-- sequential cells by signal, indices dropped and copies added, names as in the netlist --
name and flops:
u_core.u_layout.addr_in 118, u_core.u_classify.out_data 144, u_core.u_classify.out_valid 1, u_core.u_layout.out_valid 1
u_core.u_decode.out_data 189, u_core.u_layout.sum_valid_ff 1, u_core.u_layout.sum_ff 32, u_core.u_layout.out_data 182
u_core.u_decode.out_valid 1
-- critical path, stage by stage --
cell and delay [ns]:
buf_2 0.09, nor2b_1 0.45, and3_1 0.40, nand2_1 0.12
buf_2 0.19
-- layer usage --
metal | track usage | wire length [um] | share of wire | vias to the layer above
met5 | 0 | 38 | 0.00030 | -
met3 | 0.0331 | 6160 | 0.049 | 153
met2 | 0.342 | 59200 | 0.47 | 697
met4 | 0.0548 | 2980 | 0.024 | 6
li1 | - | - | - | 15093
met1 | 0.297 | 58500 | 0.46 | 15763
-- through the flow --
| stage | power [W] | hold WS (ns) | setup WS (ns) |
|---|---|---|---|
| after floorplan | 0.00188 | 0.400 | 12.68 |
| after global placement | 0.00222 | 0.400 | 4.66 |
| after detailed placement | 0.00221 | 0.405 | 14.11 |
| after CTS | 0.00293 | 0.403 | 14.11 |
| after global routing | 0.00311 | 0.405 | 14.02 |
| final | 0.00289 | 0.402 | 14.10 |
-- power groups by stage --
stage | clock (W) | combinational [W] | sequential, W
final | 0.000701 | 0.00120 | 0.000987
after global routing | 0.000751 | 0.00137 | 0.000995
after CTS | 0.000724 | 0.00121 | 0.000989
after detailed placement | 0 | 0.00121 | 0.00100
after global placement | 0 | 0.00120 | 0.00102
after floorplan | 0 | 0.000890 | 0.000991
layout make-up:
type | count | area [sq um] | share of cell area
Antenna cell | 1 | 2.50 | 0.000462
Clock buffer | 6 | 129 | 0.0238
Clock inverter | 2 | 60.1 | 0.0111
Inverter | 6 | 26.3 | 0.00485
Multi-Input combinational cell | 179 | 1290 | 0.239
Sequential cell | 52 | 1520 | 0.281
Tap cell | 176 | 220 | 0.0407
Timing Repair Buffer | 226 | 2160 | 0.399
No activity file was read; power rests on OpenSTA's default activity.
## src/sv/iet_pkg.sv

```systemverilog
`timescale 1ns / 1ps

package iet_pkg;

  localparam int unsigned CharWidth  = 8;
  localparam int unsigned ValueWidth = 32;
  localparam int unsigned KindWidth  = 3;
  localparam int unsigned DigitWidth = 4;

  localparam logic [CharWidth-1:0] ChPlus   = 8'h2B;
  localparam logic [CharWidth-1:0] ChMinus  = 8'h2D;
  localparam logic [CharWidth-1:0] ChStar   = 8'h2A;
  localparam logic [CharWidth-1:0] ChSlash  = 8'h2F;
  localparam logic [CharWidth-1:0] ChPct    = 8'h25;
  localparam logic [CharWidth-1:0] ChLParen = 8'h28;
  localparam logic [CharWidth-1:0] ChRParen = 8'h29;
  localparam logic [CharWidth-1:0] ChSpace  = 8'h20;
  localparam logic [CharWidth-1:0] ChNul    = 8'h00;
  localparam logic [CharWidth-1:0] ChZero   = 8'h30;
  localparam logic [CharWidth-1:0] ChNine   = 8'h39;

  typedef enum logic [2:0] {
    ClsSpace = 3'd0,
    ClsDigit = 3'd1,
    ClsOper  = 3'd2,
    ClsStop  = 3'd3,
    ClsError = 3'd4,
    ClsBrack = 3'd5
  } char_class_e;

  typedef enum logic [KindWidth-1:0] {
    TokOperand  = 3'd0,
    TokOperator = 3'd1,
    TokEnd      = 3'd2,
    TokError    = 3'd3,
    TokBracket  = 3'd4
  } token_kind_e;

  // One emitted token as held in the output stages
  typedef struct packed {
    token_kind_e           kind;
    logic [ValueWidth-1:0] value;
    logic [CharWidth-1:0]  opch;
  } token_t;

  function automatic char_class_e classify(input logic [CharWidth-1:0] c);
    char_class_e cls;
    cls = ClsError;
    if (c >= ChZero && c <= ChNine) begin
      cls = ClsDigit;
    end else begin
      case (c)
        ChPlus, ChMinus, ChStar, ChSlash, ChPct: cls = ClsOper;
        ChNul, ChRParen:                         cls = ClsStop;
        ChSpace:                                 cls = ClsSpace;
        ChLParen:                                cls = ClsBrack;
        default:                                 cls = ClsError;
      endcase
    end
    return cls;
  endfunction

endpackage

```

## src/sv/infix_expression_tokenizer.sv

```systemverilog
`timescale 1ns / 1ps
// Accepting the character that completes a token registers it in an output entry.
// Throughput: one character per cycle while the skid entry is empty; the class decode,
// the multiply-by-ten (two shifts and an add) and the token select all sit in one
// register-to-register stage. A two-entry output (result register plus skid register)
// keeps the input open while one token waits. Reset (rst_ni low, asynchronous) returns
// the scanner to the space class with a zero accumulator and empties both output entries.
module infix_expression_tokenizer
  import iet_pkg::*;
(
  input  logic                  clk_i,
  input  logic                  rst_ni,
  input  logic                  in_valid_i,
  output logic                  in_ready_o,
  input  logic [CharWidth-1:0]  char_code_i,
  input  logic                  restart_i,
  output logic                  out_valid_o,
  input  logic                  out_ready_i,
  output logic [KindWidth-1:0]  token_kind_o,
  output logic [ValueWidth-1:0] operand_value_o,
  output logic [CharWidth-1:0]  operator_char_o
);

  // Scanner state
  char_class_e           prev_cls_q, prev_cls_d;
  logic [ValueWidth-1:0] acc_q, acc_d;
  logic [CharWidth-1:0]  prev_ch_q, prev_ch_d;

  // Output entries: result register and skid register
  logic   out_valid_q, skid_valid_q;
  token_t out_q, skid_q;

  logic                  in_fire;
  logic                  out_free;
  char_class_e           cur_cls;
  char_class_e           eff_cls;
  logic [CharWidth-1:0]  eff_ch;
  logic [ValueWidth-1:0] acc_x10;
  logic [DigitWidth-1:0] digit;
  logic                  emit;
  token_t                tok;

  // Take a new transaction whenever the skid entry is empty
  assign in_ready_o = !skid_valid_q;
  assign in_fire    = in_valid_i && in_ready_o;
  assign out_free   = !out_valid_q || out_ready_i;

  // Decode the incoming character and the scanner state it meets
  always_comb begin
    cur_cls = classify(char_code_i);
    // Restart clears the state before this character is looked at
    eff_cls = restart_i ? ClsSpace : prev_cls_q;
    eff_ch  = restart_i ? ChNul : prev_ch_q;
    digit   = DigitWidth'(char_code_i - ChZero);
    acc_x10 = (acc_q << 3) + (acc_q << 1);
  end

  // Choose the token owed by the previous character
  always_comb begin
    emit      = 1'b0;
    tok.kind  = TokOperand;
    tok.value = '0;
    tok.opch  = '0;
    case (eff_cls)
      ClsDigit: begin
        if (cur_cls != ClsDigit) begin
          emit      = 1'b1;
          tok.kind  = TokOperand;
          tok.value = acc_q;
        end
      end
      ClsOper: begin
        emit     = 1'b1;
        tok.kind = TokOperator;
        tok.opch = eff_ch;
      end
      ClsStop: begin
        emit     = 1'b1;
        tok.kind = TokEnd;
      end
      ClsError: begin
        emit     = 1'b1;
        tok.kind = TokError;
      end
      ClsBrack: begin
        emit     = 1'b1;
        tok.kind = TokBracket;
      end
      default: begin
        emit = 1'b0;
      end
    endcase
  end

  // Advance the scanner state; a digit run extends the accumulator, wrapping at 32 bits
  always_comb begin
    prev_cls_d = prev_cls_q;
    acc_d      = acc_q;
    prev_ch_d  = prev_ch_q;
    if (in_fire) begin
      prev_cls_d = cur_cls;
      prev_ch_d  = char_code_i;
      if (restart_i) begin
        acc_d = '0;
      end
      if (cur_cls == ClsDigit) begin
        if (eff_cls == ClsDigit) begin
          acc_d = acc_x10 + ValueWidth'(digit);
        end else begin
          acc_d = ValueWidth'(digit);
        end
      end
    end
  end

  always_ff @(posedge clk_i or negedge rst_ni) begin
    if (!rst_ni) begin
      prev_cls_q <= ClsSpace;
      acc_q      <= '0;
      prev_ch_q  <= '0;
    end else begin
      prev_cls_q <= prev_cls_d;
      acc_q      <= acc_d;
      prev_ch_q  <= prev_ch_d;
    end
  end

  // Output control: refill the result register from the skid entry first,
  // otherwise from a fresh token; park a fresh token in the skid entry when
  // the result register is still held by a stalled consumer.
  always_ff @(posedge clk_i or negedge rst_ni) begin
    if (!rst_ni) begin
      out_valid_q  <= 1'b0;
      skid_valid_q <= 1'b0;
    end else begin
      if (skid_valid_q) begin
        if (out_free) begin
          out_valid_q  <= 1'b1;
          skid_valid_q <= 1'b0;
        end
      end else if (in_fire && emit) begin
        if (out_free) begin
          out_valid_q <= 1'b1;
        end else begin
          skid_valid_q <= 1'b1;
        end
      end else if (out_free) begin
        out_valid_q <= 1'b0;
      end
    end
  end

  // Payload registers, no reset
  always_ff @(posedge clk_i) begin
    if (skid_valid_q) begin
      if (out_free) begin
        out_q <= skid_q;
      end
    end else if (in_fire && emit) begin
      if (out_free) begin
        out_q <= tok;
      end else begin
        skid_q <= tok;
      end
    end
  end

  assign out_valid_o     = out_valid_q;
  assign token_kind_o    = out_q.kind;
  assign operand_value_o = out_q.value;
  assign operator_char_o = out_q.opch;

endmodule
```
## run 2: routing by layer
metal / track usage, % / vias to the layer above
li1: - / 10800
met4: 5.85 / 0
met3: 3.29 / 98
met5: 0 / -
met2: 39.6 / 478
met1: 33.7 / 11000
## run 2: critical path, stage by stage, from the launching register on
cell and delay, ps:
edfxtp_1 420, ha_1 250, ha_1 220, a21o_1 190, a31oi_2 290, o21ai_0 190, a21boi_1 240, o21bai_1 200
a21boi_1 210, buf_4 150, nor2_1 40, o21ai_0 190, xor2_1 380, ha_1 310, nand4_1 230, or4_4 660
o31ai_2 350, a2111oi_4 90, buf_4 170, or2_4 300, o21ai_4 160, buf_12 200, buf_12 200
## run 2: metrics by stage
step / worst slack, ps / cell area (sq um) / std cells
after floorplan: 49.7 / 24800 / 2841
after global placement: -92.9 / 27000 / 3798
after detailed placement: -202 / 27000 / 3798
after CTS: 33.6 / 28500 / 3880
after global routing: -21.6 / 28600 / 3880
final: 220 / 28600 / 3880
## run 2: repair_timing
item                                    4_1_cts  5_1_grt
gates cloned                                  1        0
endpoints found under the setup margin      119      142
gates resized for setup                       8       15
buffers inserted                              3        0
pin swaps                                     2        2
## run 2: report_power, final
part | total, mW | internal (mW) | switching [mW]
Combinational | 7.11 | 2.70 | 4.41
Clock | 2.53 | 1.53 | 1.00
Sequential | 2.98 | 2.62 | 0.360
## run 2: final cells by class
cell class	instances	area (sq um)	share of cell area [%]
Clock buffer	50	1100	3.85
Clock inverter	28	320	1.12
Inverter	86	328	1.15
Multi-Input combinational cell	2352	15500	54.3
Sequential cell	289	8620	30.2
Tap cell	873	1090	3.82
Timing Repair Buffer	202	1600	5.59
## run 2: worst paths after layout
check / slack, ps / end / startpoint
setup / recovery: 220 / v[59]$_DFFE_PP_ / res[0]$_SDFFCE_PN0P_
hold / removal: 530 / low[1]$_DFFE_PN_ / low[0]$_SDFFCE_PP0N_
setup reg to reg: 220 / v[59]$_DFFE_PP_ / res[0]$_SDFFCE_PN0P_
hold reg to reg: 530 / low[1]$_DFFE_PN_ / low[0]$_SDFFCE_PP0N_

* * *

Work to be completed: From the records above, retype only the lines starting at the line that contains "met3 | 0.0331 | 6160 | 0.049 | 153" and ending at the line that contains "-- power groups", both included.

Exercise solution:
met3 | 0.0331 | 6160 | 0.049 | 153
met2 | 0.342 | 59200 | 0.47 | 697
met4 | 0.0548 | 2980 | 0.024 | 6
li1 | - | - | - | 15093
met1 | 0.297 | 58500 | 0.46 | 15763
-- through the flow --
| stage | power [W] | hold WS (ns) | setup WS (ns) |
|---|---|---|---|
| after floorplan | 0.00188 | 0.400 | 12.68 |
| after global placement | 0.00222 | 0.400 | 4.66 |
| after detailed placement | 0.00221 | 0.405 | 14.11 |
| after CTS | 0.00293 | 0.403 | 14.11 |
| after global routing | 0.00311 | 0.405 | 14.02 |
| final | 0.00289 | 0.402 | 14.10 |
-- power groups by stage --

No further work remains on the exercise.